Das Konstrukt der „vollständigen Tätigkeit“ als Ziel guter Arbeitsgestaltung heisst der Forschungsbericht, der auf Basis von 800 Betrachtungen und Interviews entstanden ist, durchgeführt mit Menschen unterschiedlichster Berufsgruppen. In dieser Forschung wurde überprüft, welche so genannten Beanspruchungsfolgen (vereinfacht gesagt Auswirkungen auf die Psyche) unterschiedliche Ausmasse der Verantwortung über die eigene Tätigkeit haben (siehe auch hier).
Ein erstes Ergebnis ist, dass "unvollständige Tätigkeiten", die jeweils nur einen Teil einer Wertschöpfung umfassen, eher zu negativen als zu positiven Beanspruchungsfolgen führen.
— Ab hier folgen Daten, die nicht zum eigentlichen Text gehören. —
`src/rtl/lpmc_pkg.sv`:
```
// Constants and carrier types shared by the low-power mode controller
package lpmc_pkg;

    // ------------------------------------------------------------
    // Clock and timing
    // ------------------------------------------------------------
    localparam int unsigned CLK_HZ = 100_000_000;
    localparam int unsigned CYCLES_PER_MS = CLK_HZ / 1000;
    localparam int unsigned CAL_TIME_MS = 10;
    localparam int unsigned CAL_CYCLES = CAL_TIME_MS * CYCLES_PER_MS;
    localparam int unsigned LED_HOLD_MS = 6;
    localparam int unsigned LED_HOLD_CYCLES = LED_HOLD_MS * CYCLES_PER_MS;
    localparam int unsigned CNT_W = 20;

    // ------------------------------------------------------------
    // Register map
    // ------------------------------------------------------------
    localparam int unsigned ADDR_W = 10;
    localparam int unsigned DATA_W = 16;
    localparam logic [9:0] IO_BASE_OFFSET = 10'h020;
    localparam logic [9:0] SELF_CONTROL_OFFSET = 10'h100;
    localparam logic [9:0] SELF_STATUS_OFFSET = 10'h104;
    localparam logic [15:0] IO_BASE_RESET = 16'h0000;
    localparam logic [15:0] SELF_CONTROL_RESET = 16'h0000;

    // ------------------------------------------------------------
    // Field positions
    // ------------------------------------------------------------
    localparam int unsigned SOFT_PD_BIT = 8;
    localparam int unsigned PIN_PD_BIT = 9;
    localparam int unsigned LINK_WATCH_BIT = 10;
    localparam int unsigned INIT_DONE_BIT = 7;
    localparam int unsigned SI_BUSY_BIT = 8;

    // ------------------------------------------------------------
    // Types
    // ------------------------------------------------------------
    typedef enum {
        ST_RESET,
        ST_CAL,
        ST_CFG,
        ST_RUN,
        ST_STANDBY,
        ST_HW_SUSP,
        ST_SW_SUSP
    } lpmc_state_t;

    typedef struct packed {
        logic sel;
        logic wr;
        logic rd;
        logic [ADDR_W-1:0] addr;
        logic [DATA_W-1:0] wdata;
    } lpmc_host_req_t;

    typedef struct packed {
        logic valid;
        logic [DATA_W-1:0] rdata;
    } lpmc_host_rsp_t;

    typedef struct packed {
        logic core_reset;
        logic analog_on;
        logic rx_listen;
        logic core_isolate;
        logic bus_ignore;
        logic net_ignore;
    } lpmc_power_ctl_t;

endpackage

```
`src/rtl/lpmc_led_stretch.sv`:
```
// Activity LED pulse stretcher with a programmable hold time
`timescale 1ns/1ps
`default_nettype none

module lpmc_led_stretch
#(
    parameter int unsigned HOLD_CYCLES = lpmc_pkg::LED_HOLD_CYCLES
)
(
    input wire logic sys_clk,
    input wire logic rst,
    input wire logic trigger,
    output logic led_n
);
    import lpmc_pkg::*;

    // ------------------------------------------------------------
    // Hold counter
    // ------------------------------------------------------------
    localparam logic [CNT_W-1:0] HOLD_LOAD = CNT_W'(HOLD_CYCLES - 1);

    logic [CNT_W-1:0] cnt_reg;
    logic [CNT_W-1:0] cnt_next;
    logic on_reg;
    logic on_next;
    wire logic cnt_zero = (cnt_reg == '0);

    // Every event restarts the full hold, so a burst keeps the LED lit
    assign cnt_next = trigger ? HOLD_LOAD : (cnt_zero ? cnt_reg : cnt_reg - 1'b1);
    assign on_next = trigger | (on_reg & ~cnt_zero);

    always_ff @(posedge sys_clk)
    begin
        if (rst)
        begin
            cnt_reg <= '0;
            on_reg <= 1'b0;
        end
        else
        begin
            cnt_reg <= cnt_next;
            on_reg <= on_next;
        end
    end

    assign led_n = ~on_reg;

endmodule // lpmc_led_stretch

`default_nettype wire

```
`src/rtl/lpmc_sequencer.sv`:
```
// Low-power mode sequencer: standby, suspend, wake-up reset and activity LED
// What this block does
// - Three low-power states, all chosen by self_control enable bits.
// - Leaving any low-power state triggers internal reset, calibration, configuration read.
// - End of self-configuration sets init_complete and clears serial_if_busy.
// - Calibration lasts about 10 ms; host waits for it before register access.
// - Hardware standby needs sleep pin low, pin-powerdown and link-watch bits set.
// - Standby keeps only the link receiver; link activity drives LED low.
// - Host bus accesses are ignored during hardware standby.
// - Entering standby resets all registers except self_control.
// - Raising the sleep pin ends standby with full reset and initialisation.
// - Hardware suspend: sleep pin low, pin-powerdown set, link-watch clear.
// - Hardware suspend isolates core, ignores host bus and network activity.
// - Raising the sleep pin ends hardware suspend with full reset.
// - Software suspend keeps only io_base_address and self_control alive.
// - Any write to device space wakes software suspend; write data discarded.
// - External hardware reset leaves any sleep state.
// - Hardware low-power states override software suspend.
// - LED low on transmit, receive or collision; held at least 6 ms.
`timescale 1ns/1ps
`default_nettype none

module lpmc_sequencer
#(
    parameter int unsigned CAL_CYCLES_P = lpmc_pkg::CAL_CYCLES,
    parameter int unsigned LED_HOLD_CYCLES_P = lpmc_pkg::LED_HOLD_CYCLES
)
(
    input wire logic sys_clk,
    input wire logic rst,
    input wire logic sleep_n_pin,
    input wire logic link_activity_pin,
    input wire logic tx_event,
    input wire logic rx_event,
    input wire logic collision_event,
    input wire logic cfg_load_done,
    input wire lpmc_pkg::lpmc_host_req_t host_req,
    output lpmc_pkg::lpmc_host_rsp_t host_rsp,
    output lpmc_pkg::lpmc_power_ctl_t power_ctl,
    output logic cfg_load_start,
    output logic activity_led_n,
    output logic init_complete,
    output logic serial_if_busy
);
    import lpmc_pkg::*;

    // ------------------------------------------------------------
    // Helpers
    // ------------------------------------------------------------
    function automatic logic reg_hit(input logic [ADDR_W-1:0] addr, input logic [ADDR_W-1:0] offset);
        reg_hit = (addr == offset);
    endfunction

    localparam logic [CNT_W-1:0] CAL_LAST = CNT_W'(CAL_CYCLES_P - 1);

    // ------------------------------------------------------------
    // Declarations
    // ------------------------------------------------------------
    lpmc_state_t state_reg;
    lpmc_state_t state_next;
    logic [CNT_W-1:0] cal_cnt_reg;
    logic [CNT_W-1:0] cal_cnt_next;
    logic [DATA_W-1:0] io_base_reg;
    logic [DATA_W-1:0] io_base_next;
    logic [DATA_W-1:0] self_control_reg;
    logic [DATA_W-1:0] self_control_next;
    logic init_done_reg;
    logic init_done_next;
    logic si_busy_reg;
    logic si_busy_next;
    logic rsp_valid_reg;
    logic [DATA_W-1:0] rsp_data_reg;
    logic [DATA_W-1:0] rd_mux;
    logic sleep_meta_reg;
    logic sleep_n_sync_reg;
    logic link_meta_reg;
    logic link_sync_reg;

    // ------------------------------------------------------------
    // Pin synchronisers
    // ------------------------------------------------------------
    always_ff @(posedge sys_clk)
    begin
        if (rst)
        begin
            sleep_meta_reg <= 1'b1;
            sleep_n_sync_reg <= 1'b1;
            link_meta_reg <= 1'b0;
            link_sync_reg <= 1'b0;
        end
        else
        begin
            sleep_meta_reg <= sleep_n_pin;
            sleep_n_sync_reg <= sleep_meta_reg;
            link_meta_reg <= link_activity_pin;
            link_sync_reg <= link_meta_reg;
        end
    end

    // ------------------------------------------------------------
    // State decode
    // ------------------------------------------------------------
    wire logic in_reset = (state_reg == ST_RESET);
    wire logic in_cal = (state_reg == ST_CAL);
    wire logic in_cfg = (state_reg == ST_CFG);
    wire logic in_run = (state_reg == ST_RUN);
    wire logic in_standby = (state_reg == ST_STANDBY);
    wire logic in_hw_susp = (state_reg == ST_HW_SUSP);
    wire logic in_sw_susp = (state_reg == ST_SW_SUSP);
    wire logic awake = in_reset | in_cal | in_cfg | in_run;
    wire logic hw_asleep = in_standby | in_hw_susp;

    // ------------------------------------------------------------
    // Mode selection
    // ------------------------------------------------------------
    wire logic pin_pd_en = self_control_reg[PIN_PD_BIT];
    wire logic link_watch_en = self_control_reg[LINK_WATCH_BIT];
    wire logic soft_pd_req = self_control_reg[SOFT_PD_BIT];
    wire logic hw_sleep = ~sleep_n_sync_reg & pin_pd_en;
    wire logic want_standby = hw_sleep & link_watch_en;
    wire logic want_hw_susp = hw_sleep & ~link_watch_en;
    wire logic want_sw_susp = ~hw_sleep & soft_pd_req;
    wire logic cal_done = (cal_cnt_reg == CAL_LAST);

    // ------------------------------------------------------------
    // Host access decode
    // ------------------------------------------------------------
    wire logic hit_io_base = reg_hit(host_req.addr, IO_BASE_OFFSET);
    wire logic hit_self_ctl = reg_hit(host_req.addr, SELF_CONTROL_OFFSET);
    wire logic hit_self_st = reg_hit(host_req.addr, SELF_STATUS_OFFSET);
    wire logic host_wr = host_req.sel & host_req.wr;
    wire logic host_rd = host_req.sel & host_req.rd;
    wire logic wr_ok = host_wr & awake;
    wire logic wake_write = host_wr & in_sw_susp;
    wire logic rd_ok = host_rd & ~hw_asleep;
    wire logic status_live = ~in_sw_susp;

    // ------------------------------------------------------------
    // Next state
    // ------------------------------------------------------------
    always_comb
    begin
        state_next = state_reg;
        case (state_reg)
            ST_RESET, ST_CAL, ST_CFG, ST_RUN:
            begin
                if (want_standby)
                begin
                    state_next = ST_STANDBY;
                end
                else if (want_hw_susp)
                begin
                    state_next = ST_HW_SUSP;
                end
                else if (want_sw_susp)
                begin
                    state_next = ST_SW_SUSP;
                end
                else if (in_reset)
                begin
                    state_next = ST_CAL;
                end
                else if (in_cal && cal_done)
                begin
                    state_next = ST_CFG;
                end
                else if (in_cfg && cfg_load_done)
                begin
                    state_next = ST_RUN;
                end
            end
            ST_STANDBY:
            begin
                if (!hw_sleep)
                begin
                    state_next = ST_RESET;
                end
                else if (!link_watch_en)
                begin
                    state_next = ST_HW_SUSP;
                end
            end
            ST_HW_SUSP:
            begin
                if (!hw_sleep)
                begin
                    state_next = ST_RESET;
                end
                else if (link_watch_en)
                begin
                    state_next = ST_STANDBY;
                end
            end
            ST_SW_SUSP:
            begin
                if (want_standby)
                begin
                    state_next = ST_STANDBY;
                end
                else if (want_hw_susp)
                begin
                    state_next = ST_HW_SUSP;
                end
                else if (wake_write)
                begin
                    state_next = ST_RESET;
                end
            end
            default:
            begin
                state_next = ST_RESET;
            end
        endcase
    end

    wire logic enter_standby = (state_next == ST_STANDBY) & ~in_standby;

    // ------------------------------------------------------------
    // Calibration timer and status flags
    // ------------------------------------------------------------
    assign cal_cnt_next = (in_cal && !cal_done) ? cal_cnt_reg + 1'b1 : '0;
    assign cfg_load_start = in_cal & cal_done & (state_next == ST_CFG);
    // Status flags return to their reset values in every sleep state as well as in the reset state
    assign init_done_next = in_cfg & cfg_load_done ? 1'b1 : ((in_reset | ~awake) ? 1'b0 : init_done_reg);
    assign si_busy_next = in_cfg & cfg_load_done ? 1'b0 : ((in_reset | ~awake) ? 1'b1 : si_busy_reg);

    // ------------------------------------------------------------
    // Register writes
    // ------------------------------------------------------------
    always_comb
    begin
        io_base_next = io_base_reg;
        self_control_next = self_control_reg;
        if (enter_standby)
        begin
            io_base_next = IO_BASE_RESET;
        end
        else if (wr_ok && hit_io_base)
        begin
            io_base_next = host_req.wdata;
        end
        if (wr_ok && hit_self_ctl)
        begin
            self_control_next = host_req.wdata;
        end
        else if (wake_write)
        begin
            // Write data is dropped; the request bit falls so the wake sticks
            self_control_next[SOFT_PD_BIT] = 1'b0;
        end
    end

    // ------------------------------------------------------------
    // Read data
    // ------------------------------------------------------------
    always_comb
    begin
        rd_mux = '0;
        if (hit_io_base)
        begin
            rd_mux = io_base_reg;
        end
        else if (hit_self_ctl)
        begin
            rd_mux = self_control_reg;
        end
        else if (hit_self_st && status_live)
        begin
            rd_mux[INIT_DONE_BIT] = init_done_reg;
            rd_mux[SI_BUSY_BIT] = si_busy_reg;
        end
    end

    // ------------------------------------------------------------
    // Registers
    // ------------------------------------------------------------
    always_ff @(posedge sys_clk)
    begin
        if (rst)
        begin
            state_reg <= ST_RESET;
            cal_cnt_reg <= '0;
            init_done_reg <= 1'b0;
            si_busy_reg <= 1'b1;
        end
        else
        begin
            state_reg <= state_next;
            cal_cnt_reg <= cal_cnt_next;
            init_done_reg <= init_done_next;
            si_busy_reg <= si_busy_next;
        end
    end

    always_ff @(posedge sys_clk)
    begin
        if (rst)
        begin
            io_base_reg <= IO_BASE_RESET;
            self_control_reg <= SELF_CONTROL_RESET;
        end
        else
        begin
            io_base_reg <= io_base_next;
            self_control_reg <= self_control_next;
        end
    end

    always_ff @(posedge sys_clk)
    begin
        if (rst)
        begin
            rsp_valid_reg <= 1'b0;
            rsp_data_reg <= '0;
        end
        else
        begin
            rsp_valid_reg <= rd_ok;
            rsp_data_reg <= rd_ok ? rd_mux : '0;
        end
    end

    assign host_rsp.valid = rsp_valid_reg;
    assign host_rsp.rdata = rsp_data_reg;
    assign init_complete = init_done_reg;
    assign serial_if_busy = si_busy_reg;

    // ------------------------------------------------------------
    // Power controls
    // ------------------------------------------------------------
    assign power_ctl.core_reset = in_reset | in_standby | in_hw_susp | in_sw_susp;
    assign power_ctl.analog_on = awake;
    assign power_ctl.rx_listen = awake | in_standby;
    assign power_ctl.core_isolate = in_hw_susp;
    assign power_ctl.bus_ignore = hw_asleep;
    assign power_ctl.net_ignore = ~awake;

    // ------------------------------------------------------------
    // Activity LED
    // ------------------------------------------------------------
    // Network events count only when awake; in standby the link receiver alone lights it
    wire logic net_activity = awake & (tx_event | rx_event | collision_event);
    wire logic led_trigger = net_activity | (in_standby & link_sync_reg);

    lpmc_led_stretch #(
        .HOLD_CYCLES(LED_HOLD_CYCLES_P)
    ) u_led_stretch (
        .sys_clk(sys_clk),
        .rst(rst),
        .trigger(led_trigger),
        .led_n(activity_led_n)
    );

endmodule // lpmc_sequencer

`default_nettype wire

```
Da in diesem Vorgehen zahlreiche Abhängigkeiten zu anderen Gruppen bestehen, empfand die Mehrheit der untersuchten Personen ständigen Zeitdruck, der Versuch allen Abhängigkeiten gerecht zu werden führte ausserdem zu ständigen Kontextwechseln und Unterbrechungen. Insgesamt entstanden Ineffektivität und Ineffizienz.
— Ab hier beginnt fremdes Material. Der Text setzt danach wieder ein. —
===== config.mk =====
export PLATFORM = sky130hd
export DESIGN_NAME = qpt_core
export DESIGN_NICKNAME = d
export VERILOG_FILES = /design/src/hw/qpt_pkg.sv /design/src/hw/qpt_core.sv /design/src/hw/qpt_phase_gen.sv
export VERILOG_INCLUDE_DIRS = /design/src /design/src/hw
export SDC_FILE = /design/constraint.sdc
export NUM_CORES = 1
export LEC_CHECK = 0
export BUFFER_PORTS_ARGS = -buffer_cell sky130_fd_sc_hd__buf_4
export CORE_AREA = 5 5 83 85
export CTS_BUF_LIST = sky130_fd_sc_hd__clkbuf_4 sky130_fd_sc_hd__clkbuf_8 sky130_fd_sc_hd__clkbuf_16
export CTS_CLUSTER_DIAMETER = 150
export DETAILED_ROUTE_END_ITERATION = 7
export DIE_AREA = 0 0 88 90
export PLACE_DENSITY = 0.92
export SYNTH_ARGS = -nofsm -noshare
export SYNTH_HDL_FRONTEND = slang
export SYNTH_SLANG_ARGS = --single-unit

===== constraint.sdc =====
create_clock -name CORE_CLK -period 3.15 [get_ports CORE_CLK]
set_input_delay 0.4725 -clock CORE_CLK [delete_from_list [all_inputs] [get_ports CORE_CLK]]
set_output_delay 0.4725 -clock CORE_CLK [all_outputs]
set_load 0.02 [all_outputs]

===== src/hw/qpt_regs.svh =====
// timing constants for the quad phase fetch/execute block
// assumes a single core clock; included by its bare name
`ifndef QPT_REGS_SVH
`define QPT_REGS_SVH
`define QPT_CLK_MHZ 50
`define QPT_PHASES 4
`define QPT_RESET_VECTOR 12'h000
`define QPT_PC_W 12
`define QPT_INSN_W 12
`define QPT_DATA_W 8
`define QPT_ADDR_W 5
`define QPT_NOP_WORD 12'h000
// oscillator mode field width and internal rc code
`define QPT_OSC_MODE_W 2
`define QPT_OSC_INT_RC 2'h2
`endif


===== src/hw/qpt_pkg.sv =====
// types shared by the quad phase timing block
// assumes qpt_regs.svh is on the include path
`include "qpt_regs.svh"
package qpt_pkg;
    typedef enum logic [1:0] {
        PH_ONE,
        PH_TWO,
        PH_THREE,
        PH_FOUR
    } qpt_phase_t;

    // decoded view of an instruction word, built in the executor
    typedef struct packed {
        logic is_jump;
        logic writes;
        logic [`QPT_ADDR_W-1:0] dst;
        logic [`QPT_ADDR_W-1:0] src;
    } qpt_decode_t;

    // data register file access strobes
    typedef struct packed {
        logic rd_en;
        logic wr_en;
        logic [`QPT_ADDR_W-1:0] addr;
        logic [`QPT_DATA_W-1:0] wdata;
    } qpt_dmem_t;
endpackage


===== src/hw/qpt_core.sv =====
// quad phase fetch/execute timing and two stage pipeline
// assumes asynchronous program memory data and register file read data
// Functional notes
// - clock divided into four sequential phases
// - program counter increments in phase one
// - fetched word captured at phase four
// - decode and execute during phases two-four
// - operand read in phase two
// - result written in phase four
// - fetch overlaps execute, one per cycle
// - jumps take two instruction cycles
// - branch discards prefetched word, fetches target
// - oscillator pin is port bit five only in rc
// - fetching starts at address zero after reset
`timescale 1ns/100ps
module qpt_core
    import qpt_pkg::*;
#(
    parameter int PC_W = `QPT_PC_W,
    parameter int INSN_W = `QPT_INSN_W,
    parameter int DATA_W = `QPT_DATA_W
) (
    input wire logic CORE_CLK,
    input wire logic RST_N,
    input wire logic [`QPT_OSC_MODE_W-1:0] OSC_MODE,
    input wire logic OSC_PIN_IN,
    input wire logic PORT_BIT_FIVE_OUT,
    input wire logic PORT_BIT_FIVE_OE,
    input wire logic [INSN_W-1:0] PMEM_RDATA,
    input wire logic [DATA_W-1:0] DMEM_RDATA,
    output logic [PC_W-1:0] PMEM_ADDR,
    output logic DMEM_RD_EN,
    output logic DMEM_WR_EN,
    output logic [`QPT_ADDR_W-1:0] DMEM_ADDR,
    output logic [DATA_W-1:0] DMEM_WDATA,
    output logic [1:0] PHASE,
    output logic INSN_DONE,
    output logic FLUSH,
    output logic PORT_BIT_FIVE_IN,
    output logic OSC_PIN_OUT,
    output logic OSC_PIN_OE,
    output logic CLK_IN_SEL
);
    // instruction format of this core:
    // [11] jump, [10] write enable, [9:5] dst, [4:0] src
    // for a jump, [9:0] hold the target address
    function automatic qpt_decode_t decode(input logic [INSN_W-1:0] w);
        qpt_decode_t d;
        d.is_jump = w[INSN_W-1];
        d.writes = w[INSN_W-2] & ~w[INSN_W-1];
        d.dst = w[2*`QPT_ADDR_W-1:`QPT_ADDR_W];
        d.src = w[`QPT_ADDR_W-1:0];
        return d;
    endfunction

    qpt_phase_t phase;

    // phase four is decoded locally, so the end-of-cycle flag is unused
    qpt_phase_gen u_phase (
        .clk(CORE_CLK),
        .rst_n(RST_N),
        .phase(phase),
        .cycle_end()
    );

    logic [PC_W-1:0] pc_q, pc_d;
    logic [INSN_W-1:0] fetch_q, fetch_d;
    logic fetch_vld_q, fetch_vld_d;
    logic [INSN_W-1:0] exec_q, exec_d;
    logic exec_vld_q, exec_vld_d;
    logic [DATA_W-1:0] operand_q, operand_d;
    logic jump_pend_q, jump_pend_d;
    logic [PC_W-1:0] target_q, target_d;
    qpt_decode_t dec;
    qpt_decode_t dec_nx;

    assign dec = decode(exec_q);
    // view of the word about to execute, for the phase two read strobe
    assign dec_nx = decode(exec_d);

    // pipeline state
    always_comb begin
        pc_d = pc_q;
        fetch_d = fetch_q;
        fetch_vld_d = fetch_vld_q;
        exec_d = exec_q;
        exec_vld_d = exec_vld_q;
        operand_d = operand_q;
        jump_pend_d = jump_pend_q;
        target_d = target_q;
        case (phase)
            PH_ONE: begin
                // captured word becomes the executing one
                exec_d = fetch_q;
                exec_vld_d = fetch_vld_q;
                if (jump_pend_q) begin
                    pc_d = target_q;
                    jump_pend_d = 1'b0;
                end else begin
                    pc_d = pc_q + 1'b1;
                end
            end
            PH_TWO: begin
                if (exec_vld_q) begin
                    operand_d = DMEM_RDATA;
                end
            end
            PH_THREE: begin
                if (exec_vld_q && dec.is_jump) begin
                    target_d = PC_W'(exec_q[INSN_W-3:0]);
                    jump_pend_d = 1'b1;
                end
            end
            PH_FOUR: begin
                if (jump_pend_q) begin
                    // prefetched word is dropped, slot runs as a nop
                    fetch_d = `QPT_NOP_WORD;
                    fetch_vld_d = 1'b0;
                end else begin
                    fetch_d = PMEM_RDATA;
                    fetch_vld_d = 1'b1;
                end
            end
            default: begin
                pc_d = pc_q;
            end
        endcase
    end

    always_ff @(posedge CORE_CLK or negedge RST_N) begin
        if (!RST_N) begin
            // pc holds one below zero so the first phase one fetches 0
            pc_q <= {PC_W{1'b1}};
            fetch_q <= `QPT_NOP_WORD;
            fetch_vld_q <= 1'b0;
            exec_q <= `QPT_NOP_WORD;
            exec_vld_q <= 1'b0;
            operand_q <= '0;
            jump_pend_q <= 1'b0;
            target_q <= `QPT_RESET_VECTOR;
        end else begin
            pc_q <= pc_d;
            fetch_q <= fetch_d;
            fetch_vld_q <= fetch_vld_d;
            exec_q <= exec_d;
            exec_vld_q <= exec_vld_d;
            operand_q <= operand_d;
            jump_pend_q <= jump_pend_d;
            target_q <= target_d;
        end
    end

    // registered outputs, computed one edge ahead of the phase they mark
    qpt_phase_t next_phase;
    qpt_dmem_t dmem_d, dmem_q;
    logic done_d, done_q, flush_d, flush_q;
    logic rc_mode;

    always_comb begin
        case (phase)
            PH_ONE: next_phase = PH_TWO;
            PH_TWO: next_phase = PH_THREE;
            PH_THREE: next_phase = PH_FOUR;
            PH_FOUR: next_phase = PH_ONE;
            default: next_phase = PH_ONE;
        endcase
        dmem_d = '0;
        dmem_d.addr = dec.src;
        done_d = 1'b0;
        flush_d = 1'b0;
        // read strobe stands through phase two of a live slot
        if (next_phase == PH_TWO && exec_vld_d) begin
            dmem_d.rd_en = 1'b1;
            dmem_d.addr = dec_nx.src;
        end
        if (next_phase == PH_FOUR && exec_vld_q && dec.writes) begin
            dmem_d.wr_en = 1'b1;
            dmem_d.addr = dec.dst;
            dmem_d.wdata = operand_q;
        end
        if (next_phase == PH_FOUR && exec_vld_q && !dec.is_jump) begin
            done_d = 1'b1;
        end
        if (next_phase == PH_FOUR && jump_pend_d) begin
            flush_d = 1'b1;
        end
        // no completion is flagged for a jump or for its flushed slot
        if (next_phase == PH_FOUR && !exec_vld_q && jump_pend_q == 1'b0
            && fetch_vld_q == 1'b0 && exec_q == `QPT_NOP_WORD) begin
            done_d = 1'b0;
        end
    end

    assign rc_mode = (OSC_MODE == `QPT_OSC_INT_RC);

    always_ff @(posedge CORE_CLK or negedge RST_N) begin
        if (!RST_N) begin
            dmem_q <= '0;
            done_q <= 1'b0;
            flush_q <= 1'b0;
            PORT_BIT_FIVE_IN <= 1'b0;
            OSC_PIN_OUT <= 1'b0;
            OSC_PIN_OE <= 1'b0;
            CLK_IN_SEL <= 1'b1;
        end else begin
            dmem_q <= dmem_d;
            done_q <= done_d;
            flush_q <= flush_d;
            // pin is general i/o only in internal rc mode
            PORT_BIT_FIVE_IN <= rc_mode & OSC_PIN_IN;
            OSC_PIN_OUT <= rc_mode & PORT_BIT_FIVE_OUT;
            OSC_PIN_OE <= rc_mode & PORT_BIT_FIVE_OE;
            CLK_IN_SEL <= ~rc_mode;
        end
    end

    assign PMEM_ADDR = pc_q;
    assign PHASE = phase;
    assign DMEM_RD_EN = dmem_q.rd_en;
    assign DMEM_WR_EN = dmem_q.wr_en;
    assign DMEM_ADDR = dmem_q.addr;
    assign DMEM_WDATA = dmem_q.wdata;
    assign INSN_DONE = done_q;
    assign FLUSH = flush_q;
endmodule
Umgekehrt führten "vollständige Tätigkeiten", die grosse Teil der Wertschöpfung umfassen, eher zu positiven als zu negativen Beanspruchungsfolgen. Das in diesem Vorgehen mögliche eigenständige Zielsetzen, Planen und Kontrollieren führte bei der Mehrheit der untersuchten Personen zu mehr Engagement, Zufriedenheit und Commitment, was sich in Form von gesteigerter Kreativität und Effizienz auch auf die Arbeitsleistung auswirkte.
Eine wichtige Differenzierung ergab sich dabei durch das Ausmass der kognitiven Beanspruchung, die durch die jeweiligen Anforderungen des End-to-End-verantwortlichen Arbeitens entstand. Wurde dieses als zu hoch empfunden, konnte es auch bei "vollständigen Tätigkeiten" zu eher negativen als positiven Beanspruchungsfolgen kommen, da dann erneut negative Treiber wie Zeitdruck und Stress auftreten können (zwar aus anderen Gründen, aber mit den selben Folgen).
Übertragen auf die Gestaltung beruflicher Stellen bedeutet dass, dass sich diese idealerweise in der Mitte eines Spannungsfeldes zwischen möglichst umfassender Verantwortung und noch bewältigbarer kognitiver Belastung befinden sollten (wobei diese "Mitte" in den meisten Fällen eher ein beweglicher als ein fixer Punkt sein dürfte). "Agile Praktiken" wie das Pull-Prinzip, Inspect & Adapt und das Automatisieren repetitiver Tätigkeiten könnten bei dieser Gestaltung wesentliche Erfolgsfaktoren sein.